When it comes to moving between worlds—like leaving relatively safe and familiar ones for new horizons—Noelle is accomplished. At University College Dublin, she eschewed majoring in banking and teaching (the smiled-upon professions for girls with math ability) to follow her passion into chemical engineering. Out of school, her first job was designing oil and gas platforms for drilling rigs in the North Sea. She even left dry land for a while to live and work on the ocean, on a drilling platform. But when she asked if she could commission one, it was clear no one was going to let a woman do that. So, she left London to work for a chemical company. One of the largest in Europe at the time was Dow Chemical, an American firm. At Dow, she became the first female Operations leader of their world-scale hydrocarbons production unit in Terneuzens, the Netherlands. Success in the Netherlands earned her a stint with Dow in Germany. Then the company asked Noelle if she would go someplace really foreign—Freeport, Texas, on the Gulf of Mexico. Noelle became Global Business Director for Dow Epoxy Intermediates, overseeing a facility earning $1.2 billion in annual revenue.

A day in the office

“Every place I went, I was the different one,” says Noelle. “I was always the woman and I was always the foreign woman.” In Texas, she says, no one quite understood how this female with an accent and a different way of doing things could make stuff run. 

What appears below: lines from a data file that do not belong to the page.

==> config.mk <==
export PLATFORM = sky130hd
export DESIGN_NAME = mem_arbiter_flat
export DESIGN_NICKNAME = d
export VERILOG_FILES = /design/src/rtl/mem_arbiter_if.sv /design/src/rtl/mem_arbiter.sv /design/src/flat_wrapper.sv
export SDC_FILE = /design/constraint.sdc
export NUM_CORES = 1
export LEC_CHECK = 0
export ABC_AREA = 0
export CORE_AREA = 5 5 158 160
export CTS_BUF_LIST = sky130_fd_sc_hd__clkbuf_2 sky130_fd_sc_hd__clkbuf_4 sky130_fd_sc_hd__clkbuf_8
export CTS_CLUSTER_SIZE = 40
export DETAILED_ROUTE_END_ITERATION = 8
export DIE_AREA = 0 0 163 165
export GPL_ROUTABILITY_DRIVEN = 0
export GPL_TIMING_DRIVEN = 1
export MAX_ROUTING_LAYER = met4
export SLEW_MARGIN = 5
export SYNTH_ARGS = -nofsm -noshare
export SYNTH_HDL_FRONTEND = slang
export SYNTH_SLANG_ARGS = --single-unit
export TNS_END_PERCENT = 20
==> constraint.sdc <==
create_clock -name clk -period 3.65 [get_ports clk]
set_clock_uncertainty 0.2 [all_clocks]
set_input_delay 0.365 -clock clk [delete_from_list [all_inputs] [get_ports clk]]
set_output_delay 0.365 -clock clk [all_outputs]
set_load 0.005 [all_outputs]
==> src/rtl/mem_arbiter_if.sv <==
// Bundle of requester-side and SDRAM-side Avalon-MM signals around the arbiter.
// The master modport is the arbiter's view; slave is the surrounding system.
interface mem_arbiter_if #(
   parameter int NUM_REQ = 4,
   parameter int AW      = 32,
   parameter int DW      = 32
);
   logic [NUM_REQ*AW-1:0] r_address;
   logic [NUM_REQ-1:0]    r_read;
   logic [NUM_REQ-1:0]    r_write;
   logic [NUM_REQ*DW-1:0] r_writedata;
   logic [NUM_REQ-1:0]    r_lock;
   logic [NUM_REQ-1:0]    r_waitrequest;
   logic [DW-1:0]         r_readdata;
   logic [NUM_REQ-1:0]    r_readdatavalid;

   logic [AW-1:0]         m_address;
   logic                  m_read;
   logic                  m_write;
   logic [DW-1:0]         m_writedata;
   logic                  m_waitrequest;
   logic                  m_readdatavalid;
   logic [DW-1:0]         m_readdata;

   logic                  busy;

   modport master (
      input  r_address, r_read, r_write, r_writedata, r_lock,
      input  m_waitrequest, m_readdatavalid, m_readdata,
      output r_waitrequest, r_readdata, r_readdatavalid,
      output m_address, m_read, m_write, m_writedata, busy
   );

   modport slave (
      output r_address, r_read, r_write, r_writedata, r_lock,
      output m_waitrequest, m_readdatavalid, m_readdata,
      input  r_waitrequest, r_readdata, r_readdatavalid,
      input  m_address, m_read, m_write, m_writedata, busy
   );
endinterface

==> src/rtl/mem_arbiter.sv <==
// Round-robin arbiter with lock override sharing one SDRAM Avalon-MM master
// among NUM_REQ requesters, one outstanding transaction at a time.
//
//   state   | meaning
//   --------+-------------------------------------------------------------
//   IDLE    | no transaction; pick a winner when any request is pending
//   ISSUE   | latched command on m_*; waiting for m_waitrequest to drop
//   WAIT_RD | read accepted; waiting for m_readdatavalid
module mem_arbiter #(
   parameter int NUM_REQ = 4,
   parameter int AW      = 32,
   parameter int DW      = 32
) (
   input  logic                clk,
   input  logic                rst,
   mem_arbiter_if.master       bus
);
   localparam int GW = (NUM_REQ > 1) ? $clog2(NUM_REQ) : 1;

   typedef enum logic [1:0] {IDLE, ISSUE, WAIT_RD} state_t;

   state_t              state_q;
   logic [GW-1:0]       grant_q;
   logic [GW-1:0]       last_grant_q;
   logic [GW-1:0]       lock_id_q;
   logic                lock_hold_q;
   logic                m_read_q;
   logic                m_write_q;
   logic [AW-1:0]       addr_q;
   logic [DW-1:0]       wdata_q;

   logic [NUM_REQ-1:0]  pending;
   logic [GW-1:0]       win_d;
   logic [GW:0]         sum;
   logic                found;
   logic [NUM_REQ-1:0]  r_waitreq_c;
   logic [NUM_REQ-1:0]  r_rdvalid_c;

   assign pending = bus.r_read | bus.r_write;

   // Round-robin search starting just after the last completed grant.
   always_comb begin
      win_d = last_grant_q;
      found = 1'b0;
      sum   = '0;
      for (int k = 1; k <= NUM_REQ; k++) begin
         sum = {1'b0, last_grant_q} + (GW+1)'(k);
         if (sum >= (GW+1)'(NUM_REQ)) sum = sum - (GW+1)'(NUM_REQ);
         if (!found && pending[sum[GW-1:0]]) begin
            found = 1'b1;
            win_d = sum[GW-1:0];
         end
      end
      if (lock_hold_q && pending[lock_id_q]) win_d = lock_id_q;
   end

   always_ff @(posedge clk or posedge rst) begin
      if (rst) begin
         state_q      <= IDLE;
         grant_q      <= '0;
         last_grant_q <= GW'(NUM_REQ-1);
         lock_id_q    <= '0;
         lock_hold_q  <= 1'b0;
         m_read_q     <= 1'b0;
         m_write_q    <= 1'b0;
         addr_q       <= '0;
         wdata_q      <= '0;
      end else begin
         case (state_q)
            IDLE: begin
               if (|pending) begin
                  grant_q   <= win_d;
                  addr_q    <= bus.r_address[int'(win_d)*AW +: AW];
                  wdata_q   <= bus.r_writedata[int'(win_d)*DW +: DW];
                  m_write_q <= bus.r_write[win_d];
                  m_read_q  <= ~bus.r_write[win_d];
                  state_q   <= ISSUE;
               end
            end
            ISSUE: begin
               if (!bus.m_waitrequest) begin
                  m_read_q  <= 1'b0;
                  m_write_q <= 1'b0;
                  if (m_write_q) begin
                     last_grant_q <= grant_q;
                     lock_hold_q  <= bus.r_lock[grant_q];
                     lock_id_q    <= grant_q;
                     state_q      <= IDLE;
                  end else begin
                     state_q      <= WAIT_RD;
                  end
               end
            end
            WAIT_RD: begin
               if (bus.m_readdatavalid) begin
                  last_grant_q <= grant_q;
                  lock_hold_q  <= bus.r_lock[grant_q];
                  lock_id_q    <= grant_q;
                  state_q      <= IDLE;
               end
            end
            default: state_q <= IDLE;
         endcase
      end
   end

   // Accept and read-data strobes must follow the SDRAM in the same cycle.
   always_comb begin
      r_waitreq_c = '1;
      r_rdvalid_c = '0;
      if (state_q == ISSUE && !bus.m_waitrequest) r_waitreq_c[grant_q] = 1'b0;
      if (state_q == WAIT_RD) r_rdvalid_c[grant_q] = bus.m_readdatavalid;
   end

   assign bus.r_waitrequest   = r_waitreq_c;
   assign bus.r_readdatavalid = r_rdvalid_c;
   assign bus.r_readdata      = bus.m_readdata;
   assign bus.m_address       = addr_q;
   assign bus.m_writedata     = wdata_q;
   assign bus.m_read          = m_read_q;
   assign bus.m_write         = m_write_q;
   assign bus.busy            = (state_q != IDLE);
endmodule

==> src/flat_wrapper.sv <==
// flat-port wrapper written by rule: the top's interface ports become plain ports
module mem_arbiter_flat 
#(
   parameter int NUM_REQ = 4,
   parameter int AW      = 32,
   parameter int DW      = 32
)
  (clk, rst, bus_r_address, bus_r_read, bus_r_write, bus_r_writedata, bus_r_lock, bus_m_waitrequest, bus_m_readdatavalid, bus_m_readdata, bus_r_waitrequest, bus_r_readdata, bus_r_readdatavalid, bus_m_address, bus_m_read, bus_m_write, bus_m_writedata, bus_busy);
  mem_arbiter_if #(.NUM_REQ(NUM_REQ), .AW(AW), .DW(DW)) bus_i ();
  input  logic clk;
  input  logic rst;
  input wire logic [$bits(bus_i.r_address)-1:0] bus_r_address;
  input wire logic [$bits(bus_i.r_read)-1:0] bus_r_read;
  input wire logic [$bits(bus_i.r_write)-1:0] bus_r_write;
  input wire logic [$bits(bus_i.r_writedata)-1:0] bus_r_writedata;
  input wire logic [$bits(bus_i.r_lock)-1:0] bus_r_lock;
  input wire logic [$bits(bus_i.m_waitrequest)-1:0] bus_m_waitrequest;
  input wire logic [$bits(bus_i.m_readdatavalid)-1:0] bus_m_readdatavalid;
  input wire logic [$bits(bus_i.m_readdata)-1:0] bus_m_readdata;
  output wire logic [$bits(bus_i.r_waitrequest)-1:0] bus_r_waitrequest;
  output wire logic [$bits(bus_i.r_readdata)-1:0] bus_r_readdata;
  output wire logic [$bits(bus_i.r_readdatavalid)-1:0] bus_r_readdatavalid;
  output wire logic [$bits(bus_i.m_address)-1:0] bus_m_address;
  output wire logic [$bits(bus_i.m_read)-1:0] bus_m_read;
  output wire logic [$bits(bus_i.m_write)-1:0] bus_m_write;
  output wire logic [$bits(bus_i.m_writedata)-1:0] bus_m_writedata;
  output wire logic [$bits(bus_i.busy)-1:0] bus_busy;
  assign bus_i.r_address = bus_r_address;
  assign bus_i.r_read = bus_r_read;
  assign bus_i.r_write = bus_r_write;
  assign bus_i.r_writedata = bus_r_writedata;
  assign bus_i.r_lock = bus_r_lock;
  assign bus_i.m_waitrequest = bus_m_waitrequest;
  assign bus_i.m_readdatavalid = bus_m_readdatavalid;
  assign bus_i.m_readdata = bus_m_readdata;
  assign bus_r_waitrequest = bus_i.r_waitrequest;
  assign bus_r_readdata = bus_i.r_readdata;
  assign bus_r_readdatavalid = bus_i.r_readdatavalid;
  assign bus_m_address = bus_i.m_address;
  assign bus_m_read = bus_i.m_read;
  assign bus_m_write = bus_i.m_write;
  assign bus_m_writedata = bus_i.m_writedata;
  assign bus_busy = bus_i.busy;
  mem_arbiter #(.NUM_REQ(NUM_REQ), .AW(AW), .DW(DW)) u_core (.clk(clk), .rst(rst), .bus(bus_i));
endmodule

“I didn’t go to college with these guys; I didn’t keep up with sports like they did; I didn’t hunt,” says Noelle. “People could not figure me out.” 

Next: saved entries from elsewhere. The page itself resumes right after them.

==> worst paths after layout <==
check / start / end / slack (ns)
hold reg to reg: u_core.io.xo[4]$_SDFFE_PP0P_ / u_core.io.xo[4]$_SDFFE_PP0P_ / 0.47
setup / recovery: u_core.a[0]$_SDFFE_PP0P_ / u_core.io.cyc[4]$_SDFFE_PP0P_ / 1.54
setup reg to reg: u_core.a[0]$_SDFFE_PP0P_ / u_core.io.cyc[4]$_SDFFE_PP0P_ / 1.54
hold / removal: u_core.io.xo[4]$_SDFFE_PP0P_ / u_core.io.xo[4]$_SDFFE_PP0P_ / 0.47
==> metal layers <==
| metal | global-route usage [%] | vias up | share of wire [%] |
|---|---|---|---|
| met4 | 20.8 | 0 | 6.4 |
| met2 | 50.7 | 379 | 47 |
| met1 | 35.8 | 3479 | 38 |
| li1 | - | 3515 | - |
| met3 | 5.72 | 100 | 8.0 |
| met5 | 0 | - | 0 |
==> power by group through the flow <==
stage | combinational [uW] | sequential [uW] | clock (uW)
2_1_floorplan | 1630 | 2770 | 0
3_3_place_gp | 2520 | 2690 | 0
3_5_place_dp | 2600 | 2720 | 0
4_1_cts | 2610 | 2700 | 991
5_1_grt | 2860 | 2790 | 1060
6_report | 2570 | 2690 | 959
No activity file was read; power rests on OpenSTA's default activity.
==> src/rtl/frame_strobe_decoder.sv <==
// Registered frame-index to one-hot decoder. Produces a single-cycle commit
// pulse when enabled; an index with no matching frame yields all zeros.
module frame_strobe_decoder #(
  parameter int NumFrames = 20,
  parameter int IdxW      = 5
) (
  input  logic                 clk,
  input  logic                 rst_n,
  input  logic                 en,
  input  logic [IdxW-1:0]      idx,
  output logic [NumFrames-1:0] strobe
);

  logic [NumFrames-1:0] strobe_d;
  logic [NumFrames-1:0] strobe_q;

  // Decode the index; out-of-range indices match no bit.
  always_comb begin
    strobe_d = '0;
    for (int i = 0; i < NumFrames; i++) begin
      strobe_d[i] = en && (int'(idx) == i);
    end
  end

  // Register the pulse so the strobe is a clean flop output.
  always_ff @(posedge clk or negedge rst_n) begin
    if (!rst_n) strobe_q <= '0;
    else        strobe_q <= strobe_d;
  end

  assign strobe = strobe_q;

endmodule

But she did make stuff run. Her teams succeeded, including teams where the men outnumbered the women almost 100 to one. “I can be very driven and demanding,” says Noelle. “In a production environment, things either go well or they don’t. And my results were good.”

They were good enough that Dow asked Noelle to go to China next. She had a young daughter at the time, though, who was already on her fourth school. For the sake of the family, Noelle said “no.” She finished her time at Dow in Midland, Michigan, at headquarters as a corporate vice president.

It was time for a change. After 29 years with Dow, Noelle felt the urge to do something different. Microsoft came calling, and she headed for her next new world—Seattle and the digital universe. 

Noelle now is leading the Microsoft team that builds and operates their datacenters around the world. Cloud and “edge” computing—or remote processing of vast amounts of information in vast facilities—was growing by leaps and bounds even before the pandemic. As the world began working remotely, that part of Microsoft’s business mushroomed. Microsoft currently operates more than 200 data centers globally, and the number is doubling every couple of years.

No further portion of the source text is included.